I'm implementing ECC in my spare time project. I'm referencing RFC-6090 for point arithmetic algorithm over homogeneous coordinates.

In Appendix F subsection 2, there are 5 case labels when determining which formula to use depending on how many if any point-at-infinity exists in operands. For me, implementing these case labels in constant-time isn't too big a problem, but I'm not too sure about determining whether a point is at infinity.

When the point-at-infinity occurs within point arithmetic, it has the homogeneous coordinates $$(0,y,0)$$ where $$y\ne 0$$. So Q: is it sufficient to check $$Z = 0$$ for point at infinity, or all 3 dimensions has to be checked?

In homogenous coordinates, we have the equivalence relation as $$(X, Y, Z) \sim (\lambda X, \lambda Y, \lambda Z)$$ where $$\lambda \neq 0$$.

• if $$Z \neq 0$$ then we can convert $$(X, Y, Z)$$ into the affine point as $$(X/Z,Y/Z)$$ ( notice that $$\lambda$$s cancels)

• if $$Z = 0$$ then with the equivalence class definition $$(\lambda X, \lambda Y, 0)$$ all represents the point at infinity. I.e. $$(x,y,0)\sim(2x,2y,0)\sim(-x,-y,0)$$

Therefore, when one sees $$Z=0$$ in the projective coordinates it is the point at infinity.

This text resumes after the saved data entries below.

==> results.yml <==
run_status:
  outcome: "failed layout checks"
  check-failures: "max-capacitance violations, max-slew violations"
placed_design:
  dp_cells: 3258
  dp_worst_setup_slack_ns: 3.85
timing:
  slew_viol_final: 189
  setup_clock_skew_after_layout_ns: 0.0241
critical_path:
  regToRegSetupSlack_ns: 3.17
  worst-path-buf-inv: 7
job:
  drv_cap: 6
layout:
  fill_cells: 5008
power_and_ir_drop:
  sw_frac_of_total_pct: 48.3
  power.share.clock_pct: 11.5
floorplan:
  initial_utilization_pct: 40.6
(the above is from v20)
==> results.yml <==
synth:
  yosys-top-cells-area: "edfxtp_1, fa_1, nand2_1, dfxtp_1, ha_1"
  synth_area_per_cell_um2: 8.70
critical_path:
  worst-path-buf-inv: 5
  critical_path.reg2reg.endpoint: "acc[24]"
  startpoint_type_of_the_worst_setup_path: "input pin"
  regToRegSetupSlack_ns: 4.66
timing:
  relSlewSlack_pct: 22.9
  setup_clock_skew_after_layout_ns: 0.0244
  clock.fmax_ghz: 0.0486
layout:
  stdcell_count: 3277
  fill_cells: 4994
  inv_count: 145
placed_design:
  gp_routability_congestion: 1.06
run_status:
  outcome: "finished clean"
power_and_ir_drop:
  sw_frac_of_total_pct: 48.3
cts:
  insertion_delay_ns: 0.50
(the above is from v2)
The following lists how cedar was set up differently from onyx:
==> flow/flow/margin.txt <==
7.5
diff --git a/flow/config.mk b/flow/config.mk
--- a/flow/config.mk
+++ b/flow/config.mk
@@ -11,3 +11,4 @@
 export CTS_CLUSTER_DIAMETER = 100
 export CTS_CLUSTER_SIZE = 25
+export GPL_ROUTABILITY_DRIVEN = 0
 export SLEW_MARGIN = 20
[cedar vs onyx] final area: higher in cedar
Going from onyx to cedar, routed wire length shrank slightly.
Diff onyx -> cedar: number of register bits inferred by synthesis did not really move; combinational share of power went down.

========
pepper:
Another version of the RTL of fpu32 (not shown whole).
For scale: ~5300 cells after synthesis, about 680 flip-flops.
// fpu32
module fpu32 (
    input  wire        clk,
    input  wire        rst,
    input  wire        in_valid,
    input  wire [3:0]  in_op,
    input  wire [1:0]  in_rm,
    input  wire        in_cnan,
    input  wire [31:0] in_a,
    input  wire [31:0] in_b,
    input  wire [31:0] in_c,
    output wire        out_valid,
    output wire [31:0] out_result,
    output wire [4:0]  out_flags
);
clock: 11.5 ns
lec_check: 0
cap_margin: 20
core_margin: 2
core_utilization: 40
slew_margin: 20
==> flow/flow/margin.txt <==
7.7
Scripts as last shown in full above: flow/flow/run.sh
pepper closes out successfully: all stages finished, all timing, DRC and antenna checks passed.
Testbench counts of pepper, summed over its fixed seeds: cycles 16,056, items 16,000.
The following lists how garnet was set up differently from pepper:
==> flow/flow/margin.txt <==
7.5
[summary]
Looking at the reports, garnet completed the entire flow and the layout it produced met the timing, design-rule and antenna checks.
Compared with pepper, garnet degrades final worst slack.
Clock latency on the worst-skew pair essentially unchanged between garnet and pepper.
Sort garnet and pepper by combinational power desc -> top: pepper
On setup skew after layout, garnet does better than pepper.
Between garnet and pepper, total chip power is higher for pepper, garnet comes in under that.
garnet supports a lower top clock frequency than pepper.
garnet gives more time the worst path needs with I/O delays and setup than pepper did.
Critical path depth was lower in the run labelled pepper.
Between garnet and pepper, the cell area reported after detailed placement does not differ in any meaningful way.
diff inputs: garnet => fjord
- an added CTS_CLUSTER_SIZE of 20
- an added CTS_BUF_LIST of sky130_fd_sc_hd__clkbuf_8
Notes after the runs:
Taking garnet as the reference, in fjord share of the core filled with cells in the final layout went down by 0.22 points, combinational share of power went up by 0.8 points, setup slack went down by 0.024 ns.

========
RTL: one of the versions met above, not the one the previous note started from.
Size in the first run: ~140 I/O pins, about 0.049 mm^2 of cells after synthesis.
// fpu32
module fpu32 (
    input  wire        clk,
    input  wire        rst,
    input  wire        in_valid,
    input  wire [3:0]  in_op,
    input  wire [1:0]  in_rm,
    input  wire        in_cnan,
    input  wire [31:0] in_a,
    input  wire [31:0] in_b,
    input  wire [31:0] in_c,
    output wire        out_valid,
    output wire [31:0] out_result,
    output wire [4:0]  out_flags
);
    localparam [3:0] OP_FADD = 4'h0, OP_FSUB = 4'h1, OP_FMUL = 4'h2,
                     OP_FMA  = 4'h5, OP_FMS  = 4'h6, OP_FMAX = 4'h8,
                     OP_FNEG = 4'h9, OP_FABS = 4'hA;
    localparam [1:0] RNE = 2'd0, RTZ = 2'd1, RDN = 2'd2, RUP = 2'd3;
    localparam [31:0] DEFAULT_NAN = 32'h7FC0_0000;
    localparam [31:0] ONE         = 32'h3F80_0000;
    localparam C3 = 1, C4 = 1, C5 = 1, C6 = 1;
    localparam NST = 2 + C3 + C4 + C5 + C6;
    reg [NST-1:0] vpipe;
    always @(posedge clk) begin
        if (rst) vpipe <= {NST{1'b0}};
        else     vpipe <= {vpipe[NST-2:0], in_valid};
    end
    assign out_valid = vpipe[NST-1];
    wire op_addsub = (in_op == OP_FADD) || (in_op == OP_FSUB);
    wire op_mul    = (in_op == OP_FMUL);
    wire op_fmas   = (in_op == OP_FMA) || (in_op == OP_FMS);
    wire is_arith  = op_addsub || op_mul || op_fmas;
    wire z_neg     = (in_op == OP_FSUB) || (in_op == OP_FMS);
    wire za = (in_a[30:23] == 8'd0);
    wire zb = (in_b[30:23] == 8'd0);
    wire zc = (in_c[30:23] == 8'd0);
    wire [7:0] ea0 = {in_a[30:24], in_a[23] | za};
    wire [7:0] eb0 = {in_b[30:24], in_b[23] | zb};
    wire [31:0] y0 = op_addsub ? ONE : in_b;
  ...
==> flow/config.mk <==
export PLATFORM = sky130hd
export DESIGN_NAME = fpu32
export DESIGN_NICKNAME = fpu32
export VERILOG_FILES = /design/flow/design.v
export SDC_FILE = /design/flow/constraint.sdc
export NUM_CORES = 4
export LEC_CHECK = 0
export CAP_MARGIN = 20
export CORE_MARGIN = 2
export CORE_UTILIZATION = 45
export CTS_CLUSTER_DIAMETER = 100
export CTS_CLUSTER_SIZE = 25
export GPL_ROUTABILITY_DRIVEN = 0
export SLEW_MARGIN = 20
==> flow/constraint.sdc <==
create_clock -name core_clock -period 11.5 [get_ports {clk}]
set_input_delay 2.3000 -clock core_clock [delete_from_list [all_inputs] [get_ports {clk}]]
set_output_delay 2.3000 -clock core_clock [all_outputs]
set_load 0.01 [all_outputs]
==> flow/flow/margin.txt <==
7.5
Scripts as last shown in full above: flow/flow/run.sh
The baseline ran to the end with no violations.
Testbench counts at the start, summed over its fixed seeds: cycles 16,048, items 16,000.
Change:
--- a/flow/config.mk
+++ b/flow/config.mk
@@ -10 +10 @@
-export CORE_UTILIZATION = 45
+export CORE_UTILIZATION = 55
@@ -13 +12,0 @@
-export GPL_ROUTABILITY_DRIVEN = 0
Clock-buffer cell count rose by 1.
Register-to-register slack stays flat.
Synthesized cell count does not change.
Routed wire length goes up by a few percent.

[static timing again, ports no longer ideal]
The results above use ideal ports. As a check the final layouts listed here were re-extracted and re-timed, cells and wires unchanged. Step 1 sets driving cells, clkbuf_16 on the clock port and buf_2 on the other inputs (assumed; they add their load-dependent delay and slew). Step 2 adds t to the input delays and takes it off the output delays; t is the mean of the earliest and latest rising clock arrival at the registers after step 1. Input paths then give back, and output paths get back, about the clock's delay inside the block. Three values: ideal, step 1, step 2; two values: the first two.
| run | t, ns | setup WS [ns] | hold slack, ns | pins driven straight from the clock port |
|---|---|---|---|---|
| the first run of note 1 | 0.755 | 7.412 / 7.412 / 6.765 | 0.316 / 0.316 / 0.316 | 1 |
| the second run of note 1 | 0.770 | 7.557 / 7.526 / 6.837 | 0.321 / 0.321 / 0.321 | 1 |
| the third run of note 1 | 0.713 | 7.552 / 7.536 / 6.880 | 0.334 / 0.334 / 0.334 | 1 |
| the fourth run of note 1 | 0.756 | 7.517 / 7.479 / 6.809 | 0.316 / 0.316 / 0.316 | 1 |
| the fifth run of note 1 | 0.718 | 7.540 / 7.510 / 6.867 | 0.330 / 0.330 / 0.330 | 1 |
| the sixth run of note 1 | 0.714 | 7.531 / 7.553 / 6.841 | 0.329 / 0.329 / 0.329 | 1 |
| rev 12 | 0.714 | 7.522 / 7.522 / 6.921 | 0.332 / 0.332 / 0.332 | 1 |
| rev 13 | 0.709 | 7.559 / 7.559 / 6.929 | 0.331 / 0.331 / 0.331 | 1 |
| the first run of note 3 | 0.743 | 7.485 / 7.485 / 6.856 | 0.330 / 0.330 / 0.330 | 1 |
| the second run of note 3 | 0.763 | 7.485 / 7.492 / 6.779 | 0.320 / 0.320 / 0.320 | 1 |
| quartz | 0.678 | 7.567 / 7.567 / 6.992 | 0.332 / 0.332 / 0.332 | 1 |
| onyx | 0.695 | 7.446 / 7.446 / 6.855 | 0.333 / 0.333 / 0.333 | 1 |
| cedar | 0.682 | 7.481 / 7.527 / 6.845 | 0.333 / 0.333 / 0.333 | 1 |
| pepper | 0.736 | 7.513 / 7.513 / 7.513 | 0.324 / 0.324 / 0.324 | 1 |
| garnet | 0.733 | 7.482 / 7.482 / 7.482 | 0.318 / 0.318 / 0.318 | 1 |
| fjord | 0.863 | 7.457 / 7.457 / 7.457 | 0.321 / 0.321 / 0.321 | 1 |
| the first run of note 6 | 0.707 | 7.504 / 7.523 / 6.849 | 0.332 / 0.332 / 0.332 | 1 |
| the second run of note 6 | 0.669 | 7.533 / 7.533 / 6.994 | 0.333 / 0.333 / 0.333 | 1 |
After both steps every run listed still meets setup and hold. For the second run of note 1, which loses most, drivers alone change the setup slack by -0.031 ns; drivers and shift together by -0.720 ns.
This is an optimization exercise on Yosys and OpenROAD, whose aim is small area and a short achievable clock period, not a production implementation.
Where RTL was checked, it was by simulation tests only, not by an equivalence proof against the original.
For runs 1 and 2, only the layout was checked, not whether the RTL still works.
Power is estimated from default activity; no workload was simulated.

--- flow/run.sh ---
#!/bin/bash
# The standard layout, with two changes to how it is made:
#  - port buffers are buf_1 cells (the smallest buffer) instead of the
#    resizer's default pick; repair may still size them up;
#  - from clock-tree synthesis on, timing repair aims at a setup slack of
#    SETUP_MARGIN ns at the design's clock period, so the layout is
#    optimised for a shorter achieved period. The clock period and the
#    constraints are unchanged.
# Each make run's full output goes to its own log here; ORFS's per-step
# logs are under orfs/logs.
set -euo pipefail
SETUP_MARGIN=0
export BUFFER_PORTS_ARGS="-buffer_cell sky130_fd_sc_hd__buf_1"
bash standard.sh "BUFFER_PORTS_ARGS=$BUFFER_PORTS_ARGS" synth floorplan place \
    > make_synth_place.log 2>&1
bash standard.sh "BUFFER_PORTS_ARGS=$BUFFER_PORTS_ARGS" \
    SETUP_SLACK_MARGIN=$SETUP_MARGIN finish > make_cts_finish.log 2>&1
--- standard.sh ---
#!/bin/bash
# synth_recipe.tcl (not shown) runs the flow's synth.tcl, then flattens the netlist and writes it again
# the make line also repeats each setting of config.mk as NAME=value (left out here)
make -C /OpenROAD-flow-scripts/flow DESIGN_CONFIG=/design/flow/config.mk WORK_HOME=/design/flow/orfs CLKGATE_MAP_FILE= SYNTH_SCRIPT=/design/flow/synth_recipe.tcl "${@:-finish}"
--- config.mk ---
export PLATFORM = sky130hd
export DESIGN_NAME = bsm_burst_check
export DESIGN_NICKNAME = bsm_burst_check
export VERILOG_FILES = /design/flow/design.v
export SDC_FILE = /design/flow/constraint.sdc
export NUM_CORES = 4
export LEC_CHECK = 0
export CAP_MARGIN = 20
export CORE_AREA = 45 45 335 335
export DIE_AREA = 0 0 380 380
export SLEW_MARGIN = 20
--- constraint.sdc ---
create_clock -name core_clock -period 10.0 [get_ports {clk}]
set_input_delay 2.0000 -clock core_clock [delete_from_list [all_inputs] [get_ports {clk}]]
set_output_delay 2.0000 -clock core_clock [all_outputs]
set_load 0.01 [all_outputs]
--- design.v ---
module bsm_casement_syn (
    input  wire [288:0] word,
    output wire [15:0]  st,      
    output wire [15:0]  sm,      
    output wire         ss,      
    output wire         q,       
    output wire         psn      
);
    wire [255:0] d = word[255:0];
    wire [15:0]  tb = word[271:256];
    wire [15:0]  mb = word[287:272];
    wire         sb = word[288];
    reg [15:0] t;
    reg [15:0] m;
    integer    r, c;
    always @* begin
        for (r = 0; r < 16; r = r + 1)
            t[r] = ^d[16*r +: 16];
        for (c = 0; c < 16; c = c + 1) begin
            m[c] = 1'b0;
            for (r = 0; r < 16; r = r + 1)
                m[c] = m[c] ^ d[16*r + c];
        end
    end
    assign st = t ^ tb;
    assign sm = m ^ mb;
    assign ss = (^t) ^ sb;
    assign q  = (^tb) ^ sb;
    wire dz = ~|(d[255:128] | d[127:0]);
    assign psn = dz & (&tb) & (&mb) & sb;
endmodule
module bsm_casement_cls (
    input  wire [15:0]  st,
    input  wire [15:0]  sm,
    input  wire         q,
    input  wire         psn,
    output wire [2:0]   cls,     
    output wire [15:0]  er,      
    output wire         ce,      
    output wire         ue,      
    output wire         poison   
);
    wire zt, ot, zm, om;
    bsm_onehot16 u_t (.x(st), .z(zt), .o(ot));
    bsm_onehot16 u_m (.x(sm), .z(zm), .o(om));
    wire no_error  = zt & zm & ~q;
    wire data_err  = ot & om & ~q;
    wire corr      = (zt | ot) & (q ? zm : om);
    wire unc       = ~(psn | no_error | corr);
    assign cls    = {psn, psn | unc | (corr & ~data_err), data_err | unc};
    assign er     = st & {16{data_err}};
    assign ce     = corr;
    assign ue     = unc;
    assign poison = psn | unc;
endmodule
module bsm_onehot16 (
    input  wire [15:0] x,
    output wire        z,
    output wire        o
);
    wire [3:0] z4, o4;
    genvar g;
    generate
        for (g = 0; g < 4; g = g + 1) begin : grp
            wire a = x[4*g], b = x[4*g+1], c = x[4*g+2], e = x[4*g+3];
            assign z4[g] = ~(a | b | c | e);
            assign o4[g] = ((a ^ b) & ~(c | e)) | ((c ^ e) & ~(a | b));
        end
    endgenerate
    assign z = &z4;
    assign o = (o4[0] & z4[1] & z4[2] & z4[3]) |
               (z4[0] & o4[1] & z4[2] & z4[3]) |
               (z4[0] & z4[1] & o4[2] & z4[3]) |
               (z4[0] & z4[1] & z4[2] & o4[3]);
endmodule
module bsm_casement_fix (
    input  wire [255:0] d,
    input  wire [15:0]  er,
    input  wire [15:0]  sm,
    output wire [255:0] data
);
    genvar k;
    generate
        for (k = 0; k < 256; k = k + 1) begin : flip
            assign data[k] = d[k] ^ (er[k >> 4] & sm[k & 15]);
        end
    endgenerate
endmodule
This design comes from an exercise in tuning for small area, a short achievable clock period and few clock cycles per item on the open sky130 flow, not from production work. The RTL was checked by simulation tests, not by an equivalence proof against the original design.

==> flow/design.v (outline; a module is shown in full before it is edited, if it fits) <==
// module hlp_crc: 10161 lines
// module hlp_crc_mxi: 8 lines
// module hlp_crc_mx2: 8 lines
// module hlp_crc_x2: 7 lines
module hlp_crc (
    input  wire         clk,
    input  wire         rst,
    input  wire         req_valid,
    output wire         req_ready,
    input  wire [63:0]  req_b,
    input  wire [9:0]   req_tag,
    input  wire [255:0] req_data,
    output wire         rsp_valid,
    input  wire         rsp_ready,
    output wire [63:0]  rsp_data,
    output wire [9:0]   rsp_tag
);
  // ...
==> flow/flow/run.sh <==
#!/bin/bash
set -euo pipefail
PLATFORM_DONT_USE="sky130_fd_sc_hd__probe_p_8 sky130_fd_sc_hd__probec_p_8 sky130_fd_sc_hd__lpflow_bleeder_1 sky130_fd_sc_hd__lpflow_clkbufkapwr_1 sky130_fd_sc_hd__lpflow_clkbufkapwr_16 sky130_fd_sc_hd__lpflow_clkbufkapwr_2 sky130_fd_sc_hd__lpflow_clkbufkapwr_4 sky130_fd_sc_hd__lpflow_clkbufkapwr_8 sky130_fd_sc_hd__lpflow_clkinvkapwr_1 sky130_fd_sc_hd__lpflow_clkinvkapwr_16 sky130_fd_sc_hd__lpflow_clkinvkapwr_2 sky130_fd_sc_hd__lpflow_clkinvkapwr_4 sky130_fd_sc_hd__lpflow_clkinvkapwr_8 sky130_fd_sc_hd__lpflow_decapkapwr_12 sky130_fd_sc_hd__lpflow_decapkapwr_3 sky130_fd_sc_hd__lpflow_decapkapwr_4 sky130_fd_sc_hd__lpflow_decapkapwr_6 sky130_fd_sc_hd__lpflow_decapkapwr_8 sky130_fd_sc_hd__lpflow_inputiso0n_1 sky130_fd_sc_hd__lpflow_inputiso0p_1 sky130_fd_sc_hd__lpflow_inputiso1n_1 sky130_fd_sc_hd__lpflow_inputiso1p_1 sky130_fd_sc_hd__lpflow_inputisolatch_1 sky130_fd_sc_hd__lpflow_isobufsrc_1 sky130_fd_sc_hd__lpflow_isobufsrc_16 sky130_fd_sc_hd__lpflow_isobufsrc_2 sky130_fd_sc_hd__lpflow_isobufsrc_4 sky130_fd_sc_hd__lpflow_isobufsrc_8 sky130_fd_sc_hd__lpflow_isobufsrckapwr_16 sky130_fd_sc_hd__lpflow_lsbuf_lh_hl_isowell_tap_1 sky130_fd_sc_hd__lpflow_lsbuf_lh_hl_isowell_tap_2 sky130_fd_sc_hd__lpflow_lsbuf_lh_hl_isowell_tap_4 sky130_fd_sc_hd__lpflow_lsbuf_lh_isowell_4 sky130_fd_sc_hd__lpflow_lsbuf_lh_isowell_tap_1 sky130_fd_sc_hd__lpflow_lsbuf_lh_isowell_tap_2 sky130_fd_sc_hd__lpflow_lsbuf_lh_isowell_tap_4"
bash standard.sh "BUFFER_PORTS_ARGS=-buffer_cell sky130_fd_sc_hd__buf_1" \
    "DONT_USE_CELLS=$PLATFORM_DONT_USE sky130_fd_sc_hd__xor2_2 sky130_fd_sc_hd__xor2_4 sky130_fd_sc_hd__xnor2_2 sky130_fd_sc_hd__xnor2_4 sky130_fd_sc_hd__mux2i_2 sky130_fd_sc_hd__mux2i_4 sky130_fd_sc_hd__mux2_4" \
    finish > standard.log 2>&1
==> flow/standard.sh <==
#!/bin/bash
# synth_recipe.tcl (not shown) runs the flow's synth.tcl, then flattens the netlist and writes it again
# the make line also repeats each setting of config.mk as NAME=value (left out here)
make -C /OpenROAD-flow-scripts/flow DESIGN_CONFIG=/design/flow/config.mk WORK_HOME=/design/flow/orfs CLKGATE_MAP_FILE= SYNTH_SCRIPT=/design/flow/synth_recipe.tcl "${@:-finish}"
==> flow/config.mk <==
export PLATFORM = sky130hd
export DESIGN_NAME = hlp_crc
export DESIGN_NICKNAME = hlp_crc
export VERILOG_FILES = /design/flow/design.v
export SDC_FILE = /design/flow/constraint.sdc
export NUM_CORES = 4
export LEC_CHECK = 0
export CAP_MARGIN = 30
export CORE_MARGIN = 2
export CORE_UTILIZATION = 25
export PLACE_DENSITY = 0.4
export SLEW_MARGIN = 30
export SYNTH_HIERARCHICAL = 1
export SYNTH_MINIMUM_KEEP_SIZE = 0
==> flow/constraint.sdc <==
create_clock -name core_clock -period 80.0 [get_ports {clk}]
set_input_delay 16.0000 -clock core_clock [delete_from_list [all_inputs] [get_ports {clk}]]
set_output_delay 16.0000 -clock core_clock [all_outputs]
set_load 0.01 [all_outputs]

And, if the affine point $$(0,0)$$ doesn't satisfy the curve equation, i.e. $$b \neq 0$$ in the short Weierstrass $$y^2 = x^3 + ax +b$$, then it is a good place to store the point at infinity in the affine coordinates where normally it doesn't have a representation.

Note that it is common to use $$(X: Y: Z)$$ notation for homogenous coordinates, that I did not use here.